## YOUR ASSIGNMENT
Say how many lines in the data below contain the word "execute", and give no other text.

(Stored items)
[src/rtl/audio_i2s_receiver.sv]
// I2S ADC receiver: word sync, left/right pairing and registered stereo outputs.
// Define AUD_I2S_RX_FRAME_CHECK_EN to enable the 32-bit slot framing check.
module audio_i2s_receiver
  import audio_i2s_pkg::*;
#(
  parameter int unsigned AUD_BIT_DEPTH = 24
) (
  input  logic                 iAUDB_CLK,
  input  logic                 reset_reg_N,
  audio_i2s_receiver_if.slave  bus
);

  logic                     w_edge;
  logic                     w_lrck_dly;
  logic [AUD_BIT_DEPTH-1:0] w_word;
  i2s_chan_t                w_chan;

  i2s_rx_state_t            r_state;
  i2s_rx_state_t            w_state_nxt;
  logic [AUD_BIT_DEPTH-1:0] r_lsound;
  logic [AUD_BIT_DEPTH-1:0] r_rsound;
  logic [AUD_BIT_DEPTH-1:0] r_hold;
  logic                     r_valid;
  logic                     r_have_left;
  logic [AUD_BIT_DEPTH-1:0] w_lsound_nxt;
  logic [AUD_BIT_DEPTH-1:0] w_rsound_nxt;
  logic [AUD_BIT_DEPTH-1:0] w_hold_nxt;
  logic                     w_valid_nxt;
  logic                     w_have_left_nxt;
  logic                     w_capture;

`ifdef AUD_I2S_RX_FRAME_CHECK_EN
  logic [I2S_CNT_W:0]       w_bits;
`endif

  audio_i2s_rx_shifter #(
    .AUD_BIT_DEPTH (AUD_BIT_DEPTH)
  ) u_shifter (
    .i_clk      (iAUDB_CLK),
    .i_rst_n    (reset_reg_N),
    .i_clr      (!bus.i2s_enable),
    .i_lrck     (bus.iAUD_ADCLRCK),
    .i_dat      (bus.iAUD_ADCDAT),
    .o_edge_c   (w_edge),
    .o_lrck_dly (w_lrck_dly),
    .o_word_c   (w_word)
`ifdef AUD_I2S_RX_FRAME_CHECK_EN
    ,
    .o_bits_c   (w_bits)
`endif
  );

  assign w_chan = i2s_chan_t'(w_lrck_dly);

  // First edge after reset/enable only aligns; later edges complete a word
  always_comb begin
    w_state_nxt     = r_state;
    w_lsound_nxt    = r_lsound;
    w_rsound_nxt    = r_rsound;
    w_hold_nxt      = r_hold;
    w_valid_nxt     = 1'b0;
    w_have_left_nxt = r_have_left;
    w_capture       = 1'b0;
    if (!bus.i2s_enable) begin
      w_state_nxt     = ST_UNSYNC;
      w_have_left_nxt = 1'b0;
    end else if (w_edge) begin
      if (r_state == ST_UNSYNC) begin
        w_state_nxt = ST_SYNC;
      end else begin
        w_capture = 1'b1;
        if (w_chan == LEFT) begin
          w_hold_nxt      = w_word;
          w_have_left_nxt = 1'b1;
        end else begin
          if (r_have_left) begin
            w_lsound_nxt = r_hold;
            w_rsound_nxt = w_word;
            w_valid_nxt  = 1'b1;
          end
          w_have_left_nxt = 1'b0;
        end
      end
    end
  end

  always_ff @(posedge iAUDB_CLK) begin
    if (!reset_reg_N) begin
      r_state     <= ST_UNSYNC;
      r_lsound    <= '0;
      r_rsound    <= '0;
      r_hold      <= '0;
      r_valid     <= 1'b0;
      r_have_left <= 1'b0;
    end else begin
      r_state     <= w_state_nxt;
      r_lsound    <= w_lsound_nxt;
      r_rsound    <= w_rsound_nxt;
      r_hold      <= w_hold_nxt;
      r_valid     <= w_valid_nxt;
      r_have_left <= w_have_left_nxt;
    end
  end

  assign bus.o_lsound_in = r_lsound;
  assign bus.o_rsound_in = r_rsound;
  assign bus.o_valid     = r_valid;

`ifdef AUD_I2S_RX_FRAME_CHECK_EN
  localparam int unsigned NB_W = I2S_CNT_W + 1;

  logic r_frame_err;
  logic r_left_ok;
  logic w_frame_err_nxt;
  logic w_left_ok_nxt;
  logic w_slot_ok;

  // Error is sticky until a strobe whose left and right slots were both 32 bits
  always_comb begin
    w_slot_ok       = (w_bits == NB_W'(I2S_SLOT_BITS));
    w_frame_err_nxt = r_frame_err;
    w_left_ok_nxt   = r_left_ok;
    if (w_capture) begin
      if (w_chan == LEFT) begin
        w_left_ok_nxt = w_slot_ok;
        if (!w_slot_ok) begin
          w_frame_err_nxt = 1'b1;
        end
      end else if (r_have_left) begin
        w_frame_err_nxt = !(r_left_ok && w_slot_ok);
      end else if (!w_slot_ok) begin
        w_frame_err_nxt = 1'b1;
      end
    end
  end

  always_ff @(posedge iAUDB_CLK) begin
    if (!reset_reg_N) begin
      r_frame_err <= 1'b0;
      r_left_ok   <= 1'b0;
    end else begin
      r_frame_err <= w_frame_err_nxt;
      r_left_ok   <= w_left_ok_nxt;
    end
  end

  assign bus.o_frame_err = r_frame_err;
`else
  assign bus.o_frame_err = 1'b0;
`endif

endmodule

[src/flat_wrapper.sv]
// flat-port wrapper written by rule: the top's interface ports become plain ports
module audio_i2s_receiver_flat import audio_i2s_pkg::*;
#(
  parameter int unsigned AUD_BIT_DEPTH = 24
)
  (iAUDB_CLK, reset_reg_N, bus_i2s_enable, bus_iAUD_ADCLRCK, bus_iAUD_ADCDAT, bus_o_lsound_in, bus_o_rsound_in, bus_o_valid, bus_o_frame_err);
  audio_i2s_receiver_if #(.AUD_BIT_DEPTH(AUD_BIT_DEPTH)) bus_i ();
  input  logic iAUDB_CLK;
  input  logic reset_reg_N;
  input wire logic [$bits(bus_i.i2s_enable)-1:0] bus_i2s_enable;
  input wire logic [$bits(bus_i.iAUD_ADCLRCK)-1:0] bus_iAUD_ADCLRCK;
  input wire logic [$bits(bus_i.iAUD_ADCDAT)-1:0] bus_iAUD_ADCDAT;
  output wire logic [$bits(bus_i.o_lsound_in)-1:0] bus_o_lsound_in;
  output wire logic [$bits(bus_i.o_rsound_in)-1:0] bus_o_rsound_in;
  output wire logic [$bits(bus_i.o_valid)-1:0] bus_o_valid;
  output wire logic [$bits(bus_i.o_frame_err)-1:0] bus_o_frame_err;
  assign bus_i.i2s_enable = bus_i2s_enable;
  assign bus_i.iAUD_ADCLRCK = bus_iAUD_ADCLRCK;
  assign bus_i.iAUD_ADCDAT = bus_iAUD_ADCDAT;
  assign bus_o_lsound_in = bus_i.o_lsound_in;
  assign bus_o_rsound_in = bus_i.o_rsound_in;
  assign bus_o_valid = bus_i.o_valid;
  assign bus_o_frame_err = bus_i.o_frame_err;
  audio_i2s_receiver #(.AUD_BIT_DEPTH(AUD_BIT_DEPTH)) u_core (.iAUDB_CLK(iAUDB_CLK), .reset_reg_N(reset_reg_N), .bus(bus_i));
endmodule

* * *

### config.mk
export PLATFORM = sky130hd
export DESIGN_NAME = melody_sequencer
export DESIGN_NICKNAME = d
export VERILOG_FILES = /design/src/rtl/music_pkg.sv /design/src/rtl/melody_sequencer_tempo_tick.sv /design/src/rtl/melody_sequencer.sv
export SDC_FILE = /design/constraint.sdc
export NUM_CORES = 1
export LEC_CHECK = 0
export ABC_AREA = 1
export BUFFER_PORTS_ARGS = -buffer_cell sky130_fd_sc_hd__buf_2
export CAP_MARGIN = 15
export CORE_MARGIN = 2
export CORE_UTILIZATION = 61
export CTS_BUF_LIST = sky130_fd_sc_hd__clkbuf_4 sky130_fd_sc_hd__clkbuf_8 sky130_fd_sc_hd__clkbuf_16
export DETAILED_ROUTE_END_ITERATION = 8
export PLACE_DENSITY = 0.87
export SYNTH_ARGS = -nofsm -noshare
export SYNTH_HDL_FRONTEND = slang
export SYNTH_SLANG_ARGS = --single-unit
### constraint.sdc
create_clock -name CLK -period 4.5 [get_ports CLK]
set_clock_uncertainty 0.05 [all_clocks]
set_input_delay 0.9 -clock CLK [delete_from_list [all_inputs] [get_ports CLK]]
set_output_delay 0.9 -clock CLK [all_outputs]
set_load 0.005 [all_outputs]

* * *

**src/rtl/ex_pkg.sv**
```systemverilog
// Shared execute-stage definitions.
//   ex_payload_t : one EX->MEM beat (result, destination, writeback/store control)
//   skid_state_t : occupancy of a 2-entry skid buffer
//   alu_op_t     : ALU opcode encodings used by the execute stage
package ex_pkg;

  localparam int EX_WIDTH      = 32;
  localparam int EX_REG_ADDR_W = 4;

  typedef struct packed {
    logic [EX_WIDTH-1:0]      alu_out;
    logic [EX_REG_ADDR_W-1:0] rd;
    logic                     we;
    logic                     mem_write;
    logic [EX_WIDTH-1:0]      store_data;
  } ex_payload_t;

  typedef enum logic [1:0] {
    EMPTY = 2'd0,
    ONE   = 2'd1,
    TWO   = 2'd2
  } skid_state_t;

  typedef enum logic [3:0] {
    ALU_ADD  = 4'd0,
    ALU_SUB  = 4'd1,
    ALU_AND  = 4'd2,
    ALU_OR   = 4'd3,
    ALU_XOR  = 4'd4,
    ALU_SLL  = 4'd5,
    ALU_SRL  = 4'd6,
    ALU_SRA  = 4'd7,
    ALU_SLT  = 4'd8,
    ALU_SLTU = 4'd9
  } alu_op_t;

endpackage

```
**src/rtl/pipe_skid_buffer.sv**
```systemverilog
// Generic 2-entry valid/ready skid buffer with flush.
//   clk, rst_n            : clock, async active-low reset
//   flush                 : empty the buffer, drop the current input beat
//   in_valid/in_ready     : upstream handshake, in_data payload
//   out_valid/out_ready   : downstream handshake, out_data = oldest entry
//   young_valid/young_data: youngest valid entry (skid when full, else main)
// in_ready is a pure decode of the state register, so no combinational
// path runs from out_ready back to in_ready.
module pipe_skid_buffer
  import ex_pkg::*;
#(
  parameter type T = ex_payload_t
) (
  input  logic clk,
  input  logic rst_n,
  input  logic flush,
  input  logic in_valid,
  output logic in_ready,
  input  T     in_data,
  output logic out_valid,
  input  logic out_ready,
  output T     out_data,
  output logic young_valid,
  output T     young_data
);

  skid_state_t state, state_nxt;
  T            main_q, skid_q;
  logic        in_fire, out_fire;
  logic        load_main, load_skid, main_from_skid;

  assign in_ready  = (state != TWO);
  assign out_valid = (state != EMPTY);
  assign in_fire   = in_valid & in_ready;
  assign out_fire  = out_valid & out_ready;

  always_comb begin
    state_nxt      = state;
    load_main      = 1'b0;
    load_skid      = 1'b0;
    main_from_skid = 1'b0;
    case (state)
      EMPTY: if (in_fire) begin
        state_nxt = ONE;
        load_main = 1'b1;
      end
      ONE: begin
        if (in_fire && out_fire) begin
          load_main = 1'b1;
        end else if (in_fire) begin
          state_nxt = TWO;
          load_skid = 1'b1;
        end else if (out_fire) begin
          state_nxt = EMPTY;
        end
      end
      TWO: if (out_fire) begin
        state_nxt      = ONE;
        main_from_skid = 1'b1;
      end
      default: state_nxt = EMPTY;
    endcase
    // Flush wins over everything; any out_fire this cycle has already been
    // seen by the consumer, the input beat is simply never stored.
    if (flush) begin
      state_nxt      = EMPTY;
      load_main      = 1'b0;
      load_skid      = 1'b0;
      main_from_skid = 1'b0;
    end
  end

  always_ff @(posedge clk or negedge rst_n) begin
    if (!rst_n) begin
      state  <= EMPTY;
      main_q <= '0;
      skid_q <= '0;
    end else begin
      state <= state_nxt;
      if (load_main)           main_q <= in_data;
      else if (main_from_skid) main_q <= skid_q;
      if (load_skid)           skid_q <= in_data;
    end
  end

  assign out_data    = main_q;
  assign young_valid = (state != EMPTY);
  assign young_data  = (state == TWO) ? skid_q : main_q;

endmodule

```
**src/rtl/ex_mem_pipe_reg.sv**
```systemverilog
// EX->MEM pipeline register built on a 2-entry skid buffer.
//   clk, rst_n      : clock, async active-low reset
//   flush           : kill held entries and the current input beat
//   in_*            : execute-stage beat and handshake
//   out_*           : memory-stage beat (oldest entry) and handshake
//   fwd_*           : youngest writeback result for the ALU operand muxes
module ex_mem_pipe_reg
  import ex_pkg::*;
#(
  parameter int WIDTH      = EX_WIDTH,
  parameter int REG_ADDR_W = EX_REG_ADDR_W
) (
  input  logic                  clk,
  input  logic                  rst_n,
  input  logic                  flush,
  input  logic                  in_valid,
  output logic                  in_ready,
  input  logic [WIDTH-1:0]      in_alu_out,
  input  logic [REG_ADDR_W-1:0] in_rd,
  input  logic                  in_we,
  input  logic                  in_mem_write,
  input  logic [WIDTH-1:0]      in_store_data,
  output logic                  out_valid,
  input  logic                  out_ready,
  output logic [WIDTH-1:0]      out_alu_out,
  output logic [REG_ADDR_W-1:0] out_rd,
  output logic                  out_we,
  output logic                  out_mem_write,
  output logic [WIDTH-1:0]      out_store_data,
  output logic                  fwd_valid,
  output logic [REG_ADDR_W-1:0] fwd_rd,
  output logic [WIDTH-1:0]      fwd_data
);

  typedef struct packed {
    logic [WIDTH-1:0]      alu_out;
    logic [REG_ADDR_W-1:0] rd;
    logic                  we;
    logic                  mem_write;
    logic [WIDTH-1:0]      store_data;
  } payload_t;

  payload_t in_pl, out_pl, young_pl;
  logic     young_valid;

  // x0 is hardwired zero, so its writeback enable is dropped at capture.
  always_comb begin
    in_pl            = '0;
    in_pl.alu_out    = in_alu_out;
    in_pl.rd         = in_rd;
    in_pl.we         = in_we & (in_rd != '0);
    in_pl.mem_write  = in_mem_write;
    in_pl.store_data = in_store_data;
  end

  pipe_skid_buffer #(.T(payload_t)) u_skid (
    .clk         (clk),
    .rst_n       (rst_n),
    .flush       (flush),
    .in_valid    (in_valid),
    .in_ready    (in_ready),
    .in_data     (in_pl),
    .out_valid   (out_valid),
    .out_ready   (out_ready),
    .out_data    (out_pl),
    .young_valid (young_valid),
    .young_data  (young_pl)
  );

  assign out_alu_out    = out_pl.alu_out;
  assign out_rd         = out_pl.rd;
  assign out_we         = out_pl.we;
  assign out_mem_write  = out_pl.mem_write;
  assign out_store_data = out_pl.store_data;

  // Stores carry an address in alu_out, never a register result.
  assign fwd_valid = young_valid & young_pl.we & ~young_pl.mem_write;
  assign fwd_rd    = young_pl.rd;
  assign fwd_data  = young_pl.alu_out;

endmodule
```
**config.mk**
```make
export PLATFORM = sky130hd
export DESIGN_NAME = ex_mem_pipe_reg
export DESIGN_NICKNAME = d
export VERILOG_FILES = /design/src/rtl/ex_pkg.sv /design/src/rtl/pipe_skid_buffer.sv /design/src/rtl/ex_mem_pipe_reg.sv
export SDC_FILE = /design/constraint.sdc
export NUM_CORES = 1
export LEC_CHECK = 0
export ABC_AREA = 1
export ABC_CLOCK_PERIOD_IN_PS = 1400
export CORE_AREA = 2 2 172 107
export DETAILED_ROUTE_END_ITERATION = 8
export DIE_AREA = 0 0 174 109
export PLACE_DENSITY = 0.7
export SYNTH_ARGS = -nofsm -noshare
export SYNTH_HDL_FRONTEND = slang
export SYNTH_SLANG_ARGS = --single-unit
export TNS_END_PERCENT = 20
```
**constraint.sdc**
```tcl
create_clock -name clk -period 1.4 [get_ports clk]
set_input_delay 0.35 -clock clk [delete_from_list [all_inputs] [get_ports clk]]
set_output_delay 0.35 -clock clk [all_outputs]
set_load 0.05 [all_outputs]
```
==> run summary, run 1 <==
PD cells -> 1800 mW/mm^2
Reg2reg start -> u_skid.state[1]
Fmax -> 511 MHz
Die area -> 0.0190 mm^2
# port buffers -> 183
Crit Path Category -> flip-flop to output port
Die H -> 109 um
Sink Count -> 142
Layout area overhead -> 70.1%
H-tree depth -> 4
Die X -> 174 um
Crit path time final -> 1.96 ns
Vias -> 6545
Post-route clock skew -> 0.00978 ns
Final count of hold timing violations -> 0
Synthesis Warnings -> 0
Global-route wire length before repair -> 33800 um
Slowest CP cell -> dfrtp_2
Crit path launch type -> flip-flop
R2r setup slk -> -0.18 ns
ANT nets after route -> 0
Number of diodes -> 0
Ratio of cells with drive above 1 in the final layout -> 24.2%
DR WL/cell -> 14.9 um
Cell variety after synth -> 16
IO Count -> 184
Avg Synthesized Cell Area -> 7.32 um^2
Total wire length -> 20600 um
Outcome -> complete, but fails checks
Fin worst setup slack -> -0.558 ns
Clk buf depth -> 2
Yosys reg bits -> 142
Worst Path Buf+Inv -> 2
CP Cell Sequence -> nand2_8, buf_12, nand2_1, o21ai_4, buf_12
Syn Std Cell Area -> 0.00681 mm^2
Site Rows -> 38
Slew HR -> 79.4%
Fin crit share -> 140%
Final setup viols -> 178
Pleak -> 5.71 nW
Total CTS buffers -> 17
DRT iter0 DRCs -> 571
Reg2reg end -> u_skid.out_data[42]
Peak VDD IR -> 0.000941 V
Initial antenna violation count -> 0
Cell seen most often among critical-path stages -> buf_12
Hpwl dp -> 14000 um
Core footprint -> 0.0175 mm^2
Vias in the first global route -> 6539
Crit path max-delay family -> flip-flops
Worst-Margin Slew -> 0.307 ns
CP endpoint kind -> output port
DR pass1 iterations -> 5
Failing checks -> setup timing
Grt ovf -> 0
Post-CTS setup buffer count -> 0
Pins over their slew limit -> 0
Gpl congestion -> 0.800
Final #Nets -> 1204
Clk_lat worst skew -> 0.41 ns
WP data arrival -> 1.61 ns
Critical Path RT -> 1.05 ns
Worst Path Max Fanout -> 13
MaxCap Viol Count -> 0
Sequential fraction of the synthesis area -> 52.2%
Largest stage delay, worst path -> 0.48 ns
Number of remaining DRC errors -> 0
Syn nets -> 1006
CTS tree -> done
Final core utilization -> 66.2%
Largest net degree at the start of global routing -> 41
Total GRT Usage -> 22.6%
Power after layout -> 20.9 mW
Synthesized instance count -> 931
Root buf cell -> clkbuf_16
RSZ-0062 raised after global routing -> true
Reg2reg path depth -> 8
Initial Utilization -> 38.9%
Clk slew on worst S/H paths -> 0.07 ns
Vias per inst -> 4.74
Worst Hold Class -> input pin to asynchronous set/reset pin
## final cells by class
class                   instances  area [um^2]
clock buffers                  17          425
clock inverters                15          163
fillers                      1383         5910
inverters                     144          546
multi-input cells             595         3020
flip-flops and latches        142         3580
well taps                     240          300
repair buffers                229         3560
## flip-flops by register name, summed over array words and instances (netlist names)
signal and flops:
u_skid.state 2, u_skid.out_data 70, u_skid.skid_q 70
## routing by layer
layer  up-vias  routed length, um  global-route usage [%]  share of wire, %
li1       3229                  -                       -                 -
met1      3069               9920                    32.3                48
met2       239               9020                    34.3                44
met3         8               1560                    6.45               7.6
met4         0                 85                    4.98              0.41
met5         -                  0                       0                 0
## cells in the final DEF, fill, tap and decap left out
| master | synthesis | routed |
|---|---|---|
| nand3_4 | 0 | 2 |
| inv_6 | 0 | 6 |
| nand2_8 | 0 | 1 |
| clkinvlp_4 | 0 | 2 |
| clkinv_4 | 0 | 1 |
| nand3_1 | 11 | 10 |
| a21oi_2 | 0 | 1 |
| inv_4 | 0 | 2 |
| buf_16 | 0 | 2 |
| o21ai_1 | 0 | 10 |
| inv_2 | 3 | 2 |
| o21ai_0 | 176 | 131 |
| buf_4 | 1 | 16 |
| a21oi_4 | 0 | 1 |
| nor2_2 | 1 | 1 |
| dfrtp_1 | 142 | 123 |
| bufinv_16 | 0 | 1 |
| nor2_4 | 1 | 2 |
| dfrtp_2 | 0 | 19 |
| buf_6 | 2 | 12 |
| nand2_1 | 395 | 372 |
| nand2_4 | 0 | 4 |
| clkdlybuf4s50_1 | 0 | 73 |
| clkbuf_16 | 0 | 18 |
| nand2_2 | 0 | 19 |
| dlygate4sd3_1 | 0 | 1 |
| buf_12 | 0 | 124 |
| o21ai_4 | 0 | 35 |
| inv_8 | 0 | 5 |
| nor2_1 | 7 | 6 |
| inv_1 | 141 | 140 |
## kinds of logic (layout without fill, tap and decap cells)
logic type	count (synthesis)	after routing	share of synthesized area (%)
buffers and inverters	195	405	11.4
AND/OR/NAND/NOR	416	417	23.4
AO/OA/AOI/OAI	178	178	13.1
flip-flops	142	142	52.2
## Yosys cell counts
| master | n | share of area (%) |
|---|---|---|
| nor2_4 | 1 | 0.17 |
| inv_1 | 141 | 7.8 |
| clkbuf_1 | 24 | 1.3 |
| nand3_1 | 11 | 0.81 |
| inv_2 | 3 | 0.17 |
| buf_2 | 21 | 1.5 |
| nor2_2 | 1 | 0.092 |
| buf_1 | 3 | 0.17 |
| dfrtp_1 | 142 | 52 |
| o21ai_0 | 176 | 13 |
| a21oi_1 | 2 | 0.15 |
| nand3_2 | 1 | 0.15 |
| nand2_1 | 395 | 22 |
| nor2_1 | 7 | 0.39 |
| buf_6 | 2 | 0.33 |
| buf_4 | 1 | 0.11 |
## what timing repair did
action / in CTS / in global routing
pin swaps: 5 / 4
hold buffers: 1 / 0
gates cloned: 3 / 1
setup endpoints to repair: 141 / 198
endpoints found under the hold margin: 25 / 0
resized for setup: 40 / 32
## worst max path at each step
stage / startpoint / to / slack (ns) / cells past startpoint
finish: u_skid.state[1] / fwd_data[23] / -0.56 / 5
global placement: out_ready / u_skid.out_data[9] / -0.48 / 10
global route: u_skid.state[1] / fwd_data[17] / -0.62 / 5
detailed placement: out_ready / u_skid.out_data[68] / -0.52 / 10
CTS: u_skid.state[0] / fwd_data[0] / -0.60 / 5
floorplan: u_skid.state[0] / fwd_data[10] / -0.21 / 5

## WORKED SOLUTION
3